Dasar pendirian museum ini adalah Penetapan Presiden RI No. 16 Tahun 1959, Keputusan Presiden (Kepres) RI No. 71 Tahun 1964, dan Keputusan Bupati KDH No. 0242/D/a/IV-65 dengan nomor akte notaris Keputusan Bupati KDH No.0212/D/a/IV-65. Sesuai namanya, bangunan yang digunakan untuk museum ini menempati sejumlah bangunan yang dulu adalah bangunan milik Kraton Sumenep. Luas bangunan yang diperuntukkan untuk museum adalah sekitar 2.000 m², yang terbagi menjadi tiga bagian yang terletak di depan atau luar kraton dan di dalam kraton.
Museum bagian pertama berada di luar kraton di mana loket karcis masuk museum berada. Dulu, awalnya bangunan tersebut merupakan bangunan yang digunakan untuk memarkir kereta milik kraton (kamarrata). Setelah dijadikan museum, bangunan ini digunakan untuk menyimpan atau memajang kereta kencana yang merupakan peninggalan Kraton Sumenep pada masa pemerintahan Sultan Abdurrachman (1812-1854). Kereta kencana tersebut merupakan hadiah dari Kerajaan Inggris. Letak kereta kencana tersebut berdampingan dengan duplikat kereta kebesaran pada masa Kerajaan Majapahit.
Di bangunan pertama museum ini juga terdapat koleksi Al-Qur’an yang berukuran panjang 4 meter dengan lebar 3 meter dengan berat sekitar 500 kilogram yang ditulis pada tahun 2005 oleh seorang wanita bernama Yanti dari Desa Bluto dengan waktu pembuatan selama enam bulan.
Museum bagian kedua berada di dalam halaman Kraton Sumenep. Bangunan kedua ini, dulunya merupakan kantor Koneng. Kantor Koneng aadalah bangunan yang pernah dipergunakan oleh Raja Sumenep dalam melakukan aktivitasnya (ruang kerja) dalam memimpin kerajaan ketika itu. Bangunan ini memiliki lima ruangan yang dipergunakan untuk memajang sejumlah koleksi yang dimiliki oleh Museum Kraton Sumenep.

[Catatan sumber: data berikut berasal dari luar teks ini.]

## src/rtl/edsac_tp_pkg.sv

```systemverilog
// Shared types and constants for the EDSAC teleprinter drive.
// Optional feature macro used by teleprinter_drive: TP_SHIFT_TRACK_EN.
package edsac_tp_pkg;

    // Width of the character-period countdown.
    localparam int TIMER_W = 16;

    // Teleprinter shift codes.
    localparam logic [4:0] FIGS_CODE = 5'b01011;
    localparam logic [4:0] LTRS_CODE = 5'b01111;

    typedef enum logic [1:0] {
        IDLE  = 2'd0,
        OFFER = 2'd1,
        PRINT = 2'd2,
        DONE  = 2'd3
    } tp_state_e;

    // True for either shift code.
    function automatic logic is_shift(input logic [4:0] code);
        return (code == FIGS_CODE) || (code == LTRS_CODE);
    endfunction

endpackage

```

## src/rtl/tp_char_timer.sv

```systemverilog
// Character-period down counter: load, count down while enabled, stop at 0.
module tp_char_timer
    import edsac_tp_pkg::*;
(
    input  logic               clk,
    input  logic               rst_n,
    input  logic               load_i,
    input  logic [TIMER_W-1:0] load_val_i,
    input  logic               en_i,
    output logic               zero_o
);

    logic [TIMER_W-1:0] cnt_q;
    logic [TIMER_W-1:0] cnt_d;

    // Next count: load wins, otherwise decrement while enabled, never below 0.
    always_comb begin
        cnt_d = cnt_q;
        if (load_i) begin
            cnt_d = load_val_i;
        end else if (en_i && (cnt_q != '0)) begin
            cnt_d = cnt_q - 1'b1;
        end
    end

    // Count register with synchronous active-low reset.
    always_ff @(posedge clk) begin
        if (!rst_n) begin
            cnt_q <= '0;
        end else begin
            cnt_q <= cnt_d;
        end
    end

    assign zero_o = (cnt_q == '0);

endmodule

```

## src/rtl/teleprinter_drive.sv

```systemverilog
// EDSAC teleprinter drive: offers each character to a host logger, then
// holds the mechanism busy for one character period and pulses ep_done.
// Define TP_SHIFT_TRACK_EN to absorb shift codes into a tracked tp_figs.
module teleprinter_drive
    import edsac_tp_pkg::*;
#(
    parameter int CHAR_CYCLES = 16
) (
    input  logic       clk,
    input  logic       rst_n,
    input  logic       char_valid,
    input  logic [4:0] char_in,
    output logic       tp_valid,
    input  logic       tp_ready,
    output logic [4:0] tp_code,
    output logic       tp_figs,
    output logic       tp_busy,
    output logic       ep_done,
    output logic       err_overrun
);

    localparam logic [TIMER_W-1:0] LOAD_VAL = TIMER_W'(CHAR_CYCLES - 1);

    tp_state_e  state_q, state_d;
    logic [4:0] code_q, code_d;
    logic       err_q, err_d;
    logic       tmr_load, tmr_en, tmr_zero;
`ifdef TP_SHIFT_TRACK_EN
    logic       figs_q, figs_d;
`endif

    tp_char_timer u_timer (
        .clk        (clk),
        .rst_n      (rst_n),
        .load_i     (tmr_load),
        .load_val_i (LOAD_VAL),
        .en_i       (tmr_en),
        .zero_o     (tmr_zero)
    );

    // Next-state and output decode; PRINT is entered only together with a timer load.
    always_comb begin
        state_d  = state_q;
        code_d   = code_q;
        err_d    = err_q | (char_valid && (state_q != IDLE));
        tmr_load = 1'b0;
        tmr_en   = 1'b0;
        tp_valid = 1'b0;
        ep_done  = 1'b0;
`ifdef TP_SHIFT_TRACK_EN
        figs_d   = figs_q;
`endif
        case (state_q)
            IDLE: begin
                if (char_valid) begin
`ifdef TP_SHIFT_TRACK_EN
                    if (is_shift(char_in)) begin
                        figs_d   = (char_in == FIGS_CODE);
                        tmr_load = 1'b1;
                        state_d  = PRINT;
                    end else begin
                        code_d  = char_in;
                        state_d = OFFER;
                    end
`else
                    code_d  = char_in;
                    state_d = OFFER;
`endif
                end
            end
            OFFER: begin
                tp_valid = 1'b1;
                if (tp_ready) begin
                    tmr_load = 1'b1;
                    state_d  = PRINT;
                end
            end
            PRINT: begin
                tmr_en = 1'b1;
                if (tmr_zero) begin
                    state_d = DONE;
                end
            end
            DONE: begin
                ep_done = 1'b1;
                state_d = IDLE;
            end
            default: state_d = IDLE;
        endcase
    end

    // State, latched code and sticky overrun flag.
    always_ff @(posedge clk) begin
        if (!rst_n) begin
            state_q <= IDLE;
            code_q  <= '0;
            err_q   <= 1'b0;
        end else begin
            state_q <= state_d;
            code_q  <= code_d;
            err_q   <= err_d;
        end
    end

`ifdef TP_SHIFT_TRACK_EN
    // Tracked shift state; resets to letters.
    always_ff @(posedge clk) begin
        if (!rst_n) begin
            figs_q <= 1'b0;
        end else begin
            figs_q <= figs_d;
        end
    end
    assign tp_figs = figs_q;
`else
    assign tp_figs = 1'b0;
`endif

    assign tp_code     = code_q;
    assign tp_busy     = (state_q != IDLE);
    assign err_overrun = err_q;

endmodule

```
==> src/rtl/keccak_stream_padder.sv <==
// rtl/keccak_stream_padder.sv - streaming multi-mode pad10*1 padder in front of the Keccak absorb datapath
module keccak_stream_padder
  import keccak_pkg::*;
#(
  parameter int W              = 64,
  parameter int MAX_RATE_WORDS = 21,
  localparam int RW            = $clog2(MAX_RATE_WORDS + 1),
  localparam int KW            = $clog2(W/8) + 1
) (
  input  logic          clk,
  input  logic          rst,
  input  logic          start,
  input  logic [1:0]    mode_i,
  input  logic [RW-1:0] rate_words_i,
  input  logic [W-1:0]  in_data,
  input  logic          in_valid,
  output logic          in_ready,
  input  logic          in_last,
  input  logic [KW-1:0] in_bytes,
  output logic [W-1:0]  out_data,
  output logic          out_valid,
  input  logic          out_ready,
  output logic          out_block_end,
  output logic          out_last
);

  localparam logic [KW-1:0] FULL_BYTES = KW'(W/8);
  localparam logic [RW-1:0] MAX_RATE   = RW'(MAX_RATE_WORDS);

  padder_state_t state_q, state_d;
  logic [RW-1:0] word_idx_q, word_idx_d;
  logic [RW-1:0] rate_q, rate_d;
  logic [7:0]    ds_q, ds_d;
  logic          ds_pending_q, ds_pending_d;
  logic [W-1:0]  out_data_q, out_data_d;
  logic          out_valid_q, out_valid_d;
  logic          out_block_end_q, out_block_end_d;
  logic          out_last_q, out_last_d;

  logic          load;
  logic          at_block_end;
  logic [RW-1:0] word_idx_next;
  logic [RW-1:0] rate_clamped;
  logic [KW-1:0] in_bytes_c;
  logic          last_partial;

  logic [W-1:0]  bld_data;
  logic [KW-1:0] bld_k;
  logic          bld_insert_ds;
  logic          bld_block_end;
  logic [W-1:0]  bld_word;

  assign load          = !out_valid_q || out_ready;
  assign at_block_end  = (word_idx_q == (rate_q - RW'(1)));
  assign word_idx_next = at_block_end ? '0 : (word_idx_q + RW'(1));
  assign rate_clamped  = ((rate_words_i == '0) || (rate_words_i > MAX_RATE)) ? MAX_RATE : rate_words_i;
  assign in_bytes_c    = (in_bytes > FULL_BYTES) ? FULL_BYTES : in_bytes;
  assign last_partial  = in_last && (in_bytes_c != FULL_BYTES);
  assign in_ready      = (state_q == ABSORB) && !start && load;

  // PAD feeds an all-zero word through the same builder; ABSORB only pads a short last word.
  always_comb begin
    bld_data      = in_data;
    bld_k         = FULL_BYTES;
    bld_insert_ds = 1'b0;
    bld_block_end = 1'b0;
    if (state_q == PAD) begin
      bld_data      = '0;
      bld_k         = '0;
      bld_insert_ds = ds_pending_q;
      bld_block_end = at_block_end;
    end else if (last_partial) begin
      bld_k         = in_bytes_c;
      bld_insert_ds = 1'b1;
      bld_block_end = at_block_end;
    end
  end

  keccak_pad_word_builder #(
    .W  (W),
    .KW (KW)
  ) u_builder (
    .data        (bld_data),
    .k           (bld_k),
    .ds          (ds_q),
    .insert_ds   (bld_insert_ds),
    .block_end   (bld_block_end),
    .padded_word (bld_word)
  );

  always_comb begin
    state_d         = state_q;
    word_idx_d      = word_idx_q;
    rate_d          = rate_q;
    ds_d            = ds_q;
    ds_pending_d    = ds_pending_q;
    out_data_d      = out_data_q;
    out_valid_d     = out_valid_q;
    out_block_end_d = out_block_end_q;
    out_last_d      = out_last_q;

    if (start) begin
      // Abandons whatever is in flight, including an un-acknowledged output word.
      state_d         = ABSORB;
      word_idx_d      = '0;
      ds_pending_d    = 1'b0;
      ds_d            = ds_for_mode(pad_mode_t'(mode_i));
      rate_d          = rate_clamped;
      out_valid_d     = 1'b0;
      out_block_end_d = 1'b0;
      out_last_d      = 1'b0;
    end else if (load) begin
      out_valid_d     = 1'b0;
      out_block_end_d = 1'b0;
      out_last_d      = 1'b0;
      case (state_q)
        ABSORB: begin
          if (in_valid) begin
            out_valid_d     = 1'b1;
            out_data_d      = bld_word;
            out_block_end_d = at_block_end;
            word_idx_d      = word_idx_next;
            if (in_last) begin
              if (last_partial) begin
                ds_pending_d = 1'b0;
                out_last_d   = at_block_end;
                state_d      = at_block_end ? DONE : PAD;
              end else begin
                // A full last word leaves no room: ds goes into the next generated word.
                ds_pending_d = 1'b1;
                state_d      = PAD;
              end
            end
          end
        end
        PAD: begin
          out_valid_d     = 1'b1;
          out_data_d      = bld_word;
          out_block_end_d = at_block_end;
          out_last_d      = at_block_end;
          ds_pending_d    = 1'b0;
          word_idx_d      = word_idx_next;
          if (at_block_end) begin
            state_d = DONE;
          end
        end
        default: begin
        end
      endcase
    end
  end

  always_ff @(posedge clk or posedge rst) begin
    if (rst) begin
      state_q         <= IDLE;
      word_idx_q      <= '0;
      rate_q          <= '0;
      ds_q            <= '0;
      ds_pending_q    <= 1'b0;
      out_data_q      <= '0;
      out_valid_q     <= 1'b0;
      out_block_end_q <= 1'b0;
      out_last_q      <= 1'b0;
    end else begin
      state_q         <= state_d;
      word_idx_q      <= word_idx_d;
      rate_q          <= rate_d;
      ds_q            <= ds_d;
      ds_pending_q    <= ds_pending_d;
      out_data_q      <= out_data_d;
      out_valid_q     <= out_valid_d;
      out_block_end_q <= out_block_end_d;
      out_last_q      <= out_last_d;
    end
  end

  assign out_data      = out_data_q;
  assign out_valid     = out_valid_q;
  assign out_block_end = out_block_end_q;
  assign out_last      = out_last_q;

endmodule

Ruang I dikenal dengan ruang tentang daur hidup dan ritual. Di dalam ruangan I ini terdapat koleksi berupa peralatan upacara tradisional, pendupaan dan lampu, serta alat upacara daur hidup. Ruang II dikenal dengan ruang tentang perlengkapan hiasan. Di dalam ruangan II ini tersimpan koleksi berbagai hiasan, alat berhias, dan alat meramu jamu tradisional. Ruang III dikenal dengan ruang kesenian. Di dalam ruangan III ini terdapat sejumlah koleksi alat kesenian tradisional maupun alat musik keislaman. Ruang IV dikenal dengan ruang keramik. Di dalam ruangan IV ini tersimpan aneka benda keramik abad 18, guci keramik China dan Thailand, dan berbagai bentuk keramik asing lainnya, seperti keramik Eropa, dan yang terakhir adalah Ruang V yang dikenal dengan ruang senjata dan naskah kuno. Di dalam ruang V ini terdapat sejumlah koleksi persenjataan dan naskah kuno, seperti keris, tombak, perlengkapan prajurit, dan naskah-naskah kuno yang ditulis di daun lontar. Salah satu koleksi yang tak kalah pentingnya di dalam ruangan ini adalah koleksi beruba Kitab Suci Al-Qur’an. Konon, Al-Qur’an peninggalan Raja Sumenep, Sultan Abdurrachman Pakunataningrat, memiliki daya magis. Al-Qur’an ini ditulis oleh Sultan Abdurrachman, hanya dalam waktu semalam. Ditulis menggunakan tinta Kalam, yaitu asap dari lampu tempel, sedangkan alat tulisnya menggunakan bulu ayam.
Selain koleksi tersebut, di belakang bangunan kedua ini terdapat sejumlah koleksi berupa patung-patung dan yoni peninggalan Majapahit., serta kerangka ikan paus yang berada dalam bilik kaca. Ikan paus tersebut terdampar di Desa Kertasada, Kecamatan Kalianget, Kabupaten Sumenep pada tahun 1977, yang berukuran panjang 13 m, tinggi 1,75 m dan berat 4 ton.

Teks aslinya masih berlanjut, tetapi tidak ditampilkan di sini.